** Instructions to follow **
Line by line, please look for the word "usage" in the following records, then copy each line you find it in.

** Records to use **
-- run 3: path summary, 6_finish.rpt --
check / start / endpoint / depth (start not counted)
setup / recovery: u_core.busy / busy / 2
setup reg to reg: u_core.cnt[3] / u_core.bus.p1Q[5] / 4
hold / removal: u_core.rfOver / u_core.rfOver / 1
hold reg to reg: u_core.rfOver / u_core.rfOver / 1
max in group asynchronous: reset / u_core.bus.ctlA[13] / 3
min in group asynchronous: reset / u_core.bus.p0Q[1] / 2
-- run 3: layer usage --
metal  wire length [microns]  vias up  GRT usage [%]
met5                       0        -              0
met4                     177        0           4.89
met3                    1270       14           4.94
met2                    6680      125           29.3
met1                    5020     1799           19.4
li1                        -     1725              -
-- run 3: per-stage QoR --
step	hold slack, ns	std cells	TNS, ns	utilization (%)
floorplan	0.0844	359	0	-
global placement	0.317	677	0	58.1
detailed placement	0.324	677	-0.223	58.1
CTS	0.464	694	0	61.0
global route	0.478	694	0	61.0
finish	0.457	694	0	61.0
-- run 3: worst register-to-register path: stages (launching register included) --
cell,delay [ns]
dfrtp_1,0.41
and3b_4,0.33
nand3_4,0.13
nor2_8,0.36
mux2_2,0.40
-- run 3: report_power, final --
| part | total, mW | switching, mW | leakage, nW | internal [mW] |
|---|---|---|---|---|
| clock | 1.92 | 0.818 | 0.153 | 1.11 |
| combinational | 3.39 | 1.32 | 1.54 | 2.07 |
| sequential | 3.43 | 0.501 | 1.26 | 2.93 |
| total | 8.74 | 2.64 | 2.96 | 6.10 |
## config.mk

```make
export PLATFORM = sky130hd
export DESIGN_NAME = ram_port_b_arbiter
export DESIGN_NICKNAME = d
export VERILOG_FILES = /design/src/rtl/ram_arb_pkg.sv /design/src/rtl/ram_port_b_arbiter_rr_pick.sv /design/src/rtl/ram_port_b_arbiter.sv
export SDC_FILE = /design/constraint.sdc
export NUM_CORES = 1
export LEC_CHECK = 0
export ABC_AREA = 0
export BUFFER_PORTS_ARGS = -buffer_cell sky130_fd_sc_hd__buf_2
export CAP_MARGIN = 30
export CORE_MARGIN = 3
export CORE_UTILIZATION = 40
export DETAILED_ROUTE_END_ITERATION = 8
export PLACE_DENSITY = 0.77
export SLEW_MARGIN = 0
export SYNTH_ARGS = -nofsm -noshare
export SYNTH_HDL_FRONTEND = slang
export SYNTH_SLANG_ARGS = --single-unit
export TNS_END_PERCENT = 30
```

## constraint.sdc

```tcl
create_clock -name clk -period 3.8 [get_ports clk]
set_input_delay 0.76 -clock clk [delete_from_list [all_inputs] [get_ports clk]]
set_output_delay 0.76 -clock clk [all_outputs]
set_load 0.05 [all_outputs]
```

## src/rtl/ram_arb_pkg.sv

```systemverilog
// Shared types and defaults for the data-RAM port-B arbiter.
// Constants here match the RAM instantiation in the arm top level.
package ram_arb_pkg;

    localparam int NREQ_MAX          = 8;
    localparam int ID_W              = $clog2(NREQ_MAX);
    localparam int DEF_MEM_BYTES     = 256;
    localparam int DEF_RD_LAT        = 1;

    typedef logic [ID_W-1:0] req_id_t;

    typedef struct packed {
        logic    valid;
        req_id_t id;
        logic    oob;
    } rd_tag_t;

endpackage

```

## src/rtl/ram_port_b_arbiter_rr_pick.sv

```systemverilog
// Combinational round-robin picker: searches cyclically from last+1.
// Reusable by any shared resource needing a fair one-hot grant.
module rr_pick
    import ram_arb_pkg::*;
#(
    parameter int NREQ = 2
) (
    input  logic [NREQ-1:0] req,
    input  req_id_t         last,
    output logic [NREQ-1:0] gnt,
    output req_id_t         id,
    output logic            found
);

    // First requester after last, wrapping around, wins.
    always_comb begin
        found = 1'b0;
        id    = '0;
        for (int k = 1; k <= NREQ; k++) begin
            for (int j = 0; j < NREQ; j++) begin
                if (!found && req[j] && ((int'(last) + k) % NREQ) == j) begin
                    found = 1'b1;
                    id    = req_id_t'(j);
                end
            end
        end
    end

    // Expand winner id to a one-hot grant vector.
    always_comb begin
        gnt = '0;
        for (int j = 0; j < NREQ; j++) begin
            gnt[j] = found && (id == req_id_t'(j));
        end
    end

endmodule

```

## src/rtl/ram_port_b_arbiter.sv

```systemverilog
// Round-robin arbiter sharing data-RAM port B among external readers,
// returning each byte to its requester RD_LAT cycles after the grant.
module ram_port_b_arbiter
    import ram_arb_pkg::*;
#(
    parameter int NREQ      = 2,
    parameter int ADDR_W    = 32,
    parameter int DATA_W    = 8,
    parameter int RD_LAT    = DEF_RD_LAT,
    parameter int MEM_BYTES = DEF_MEM_BYTES
) (
    input  logic                   clk,
    input  logic                   rst,
    input  logic                   en,
    input  logic [NREQ-1:0]        req,
    input  logic [NREQ*ADDR_W-1:0] req_addr,
    output logic [NREQ-1:0]        gnt,
    output logic [NREQ-1:0]        rvalid,
    output logic [DATA_W-1:0]      rdata,
    output logic                   oob,
    output logic [ADDR_W-1:0]      mem_addr,
    input  logic [DATA_W-1:0]      mem_q
);

    localparam logic [ADDR_W-1:0] MEM_LIM = ADDR_W'(MEM_BYTES);

    req_id_t           last;
    req_id_t           win_id;
    logic [NREQ-1:0]   pick_gnt;
    logic              found;
    logic              any_gnt;
    logic              in_range;
    logic [ADDR_W-1:0] win_addr;
    logic [ADDR_W-1:0] addr_q;
    rd_tag_t           tags [RD_LAT];
    rd_tag_t           tail;

    rr_pick #(.NREQ(NREQ)) u_pick (
        .req   (req & {NREQ{en}}),
        .last  (last),
        .gnt   (pick_gnt),
        .id    (win_id),
        .found (found)
    );

    // Grant only outside reset; en is already folded into the picker.
    always_comb begin
        any_gnt = found && !rst;
        gnt     = rst ? '0 : pick_gnt;
    end

    // Select the winner's address and classify it against the RAM size.
    always_comb begin
        win_addr = '0;
        for (int j = 0; j < NREQ; j++) begin
            if (win_id == req_id_t'(j)) begin
                win_addr = req_addr[j*ADDR_W +: ADDR_W];
            end
        end
        in_range = win_addr < MEM_LIM;
        mem_addr = (any_gnt && in_range) ? win_addr : addr_q;
    end

    // Round-robin pointer and idle-stable address copy.
    always_ff @(posedge clk or posedge rst) begin
        if (rst) begin
            last   <= req_id_t'(NREQ - 1);
            addr_q <= '0;
        end else if (any_gnt) begin
            last <= win_id;
            if (in_range) begin
                addr_q <= win_addr;
            end
        end
    end

    // Tag pipeline tracks each accepted read until its data returns.
    always_ff @(posedge clk or posedge rst) begin
        if (rst) begin
            for (int i = 0; i < RD_LAT; i++) begin
                tags[i] <= '0;
            end
        end else begin
            tags[0].valid <= any_gnt;
            tags[0].id    <= win_id;
            tags[0].oob   <= !in_range;
            for (int i = 1; i < RD_LAT; i++) begin
                tags[i] <= tags[i-1];
            end
        end
    end

    // Route the returning byte to its requester; zero when idle or out of range.
    always_comb begin
        tail   = tags[RD_LAT-1];
        rvalid = '0;
        for (int j = 0; j < NREQ; j++) begin
            rvalid[j] = tail.valid && (tail.id == req_id_t'(j));
        end
        oob   = tail.valid && tail.oob;
        rdata = (tail.valid && !tail.oob) ? mem_q : '0;
    end

endmodule
```

==> run metrics, run 1 <==
post-synth top area share 0.470; FMAX 278 MHz; clock buffer count from CTS 5; CTS H-tree lvls 2; Die Footprint around 5500 um^2; Area growth, synth to finish 40.6%; Synth Register Bits 36; slew margin rel. 0.344; WL final 4.40 mm; sequential share of power 0.487; Finished Layout Cells 350; RR Endpoint addr_q[14]$_DFFE_PP0P_; met2 WL between 2 and 2.5 mm; CTS Hold Buffers Added 0; delay-heaviest family, CP buffers and inverters; post-route ant nets 0; layout cell share with drive strength beyond 1 0.527; uppermost layer routed met4; crit path cell chain buf_2 > nand2_1 > nand3_1 > inv_1 > nor3_4 > o21ai_4 > buf_4 > and2_1 > buf_2; io pins 122; hpwl dp approximately 3.5 mm; Hold Vio Cnt, Final 0; endpoints failing setup 0; Final Max Tran Viols 0; Min-Delay Path Depth 1; Avg Cell Area, Syn ~11 um^2; final period utilization 0.945; Worst VDD drop between 0.0002 and 0.00025 V; Initial Utilization 0.422; Area contributors post-synth dfrtp_1 47%, and2_1 19%, mux2_4 9.7%; vias in the first global route ~1500; GR Util All Layers 0.157; DRT Pass-1 Iters 4; total power between 700 and 800 uW; Worst Hold Class flip-flop to flip-flop; Synth area leader dfrtp_1; critical path depth 9; Period minus WS final between 3 and 4 ns; post-synth cell types 21; Max-cap violations 0; worst reg2reg setup slack around 1.6 ns; WL/cell around 13 um; post-CTS sizing 0; Switching Fraction 0.221; worst-margin pin slew between 0.9 and 1 ns; DR vias 1608; initial antenna violation count 0; final clock skew 0.00332 ns; Seq/Total Area, Yosys 0.484; Psw approximately 180 uW; Leakage 0.00157 uW; Crit. End Element output port; placed cell count 342; FF-to-FF path depth 6; worst r2r src last[0]$_DFFE_PP1P_; Die W 74.2 um; clock tree buffer depth 2; CP Buf/Inv Count 4; critical path's slowest cell o21ai_4; core area 4410 um^2; CP dominant cell by count buf_2; drt drc 0; Clock transition at path regs around 0.07 ns; GR Overflow Total 0; Hold Path End addr_q[30]$_DFFE_PP0P_; antenna cells 0; syn_nets 250; RSZ-0062 raised after global routing false; clock group share of total power 0.409; vias per cell about 4.6; Worst Setup Start Kind input pin; CP required approximately 3.0 ns; met3 WL 304 um; Die Ht roughly 74 um; P_int 620 uW; first-pass GRT wire length ~6.7 mm; largest net degree at the start of global routing 39; Critical Path AT around 2.8 ns; # nets final 374; status finished clean; clock latency on the worst-skew pair 0.28 ns; gpl congestion between 0.8 and 0.9; CTS root buf clkbuf_8; critical setup path kind input pin to output port; setup TNS 0 ns; DR iter-0 viols 61; clock sinks 36; post-CTS setup buffer count 0; CP peak stage delay approximately 0.75 ns; met1 WL about 1.8 mm; hold_sp addr_q[30]$_DFFE_PP0P_; Warnings, synthesis 0; Post-Syn Area roughly 1900 um^2; commonest non-fill, non-tap cell in the layout buf_2; PwrDens 304 nW/um^2; Logic pwr share 0.103; IO buf count about 120; CTS tree done; most frequent cells in the layout 121 x buf_2, 58 x and2_1, 35 x dfrtp_1; CP Max Fanout 38; Mapped Cells 173; FP Rows 24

** Answer box **
-- run 3: layer usage --
metal  wire length [microns]  vias up  GRT usage [%]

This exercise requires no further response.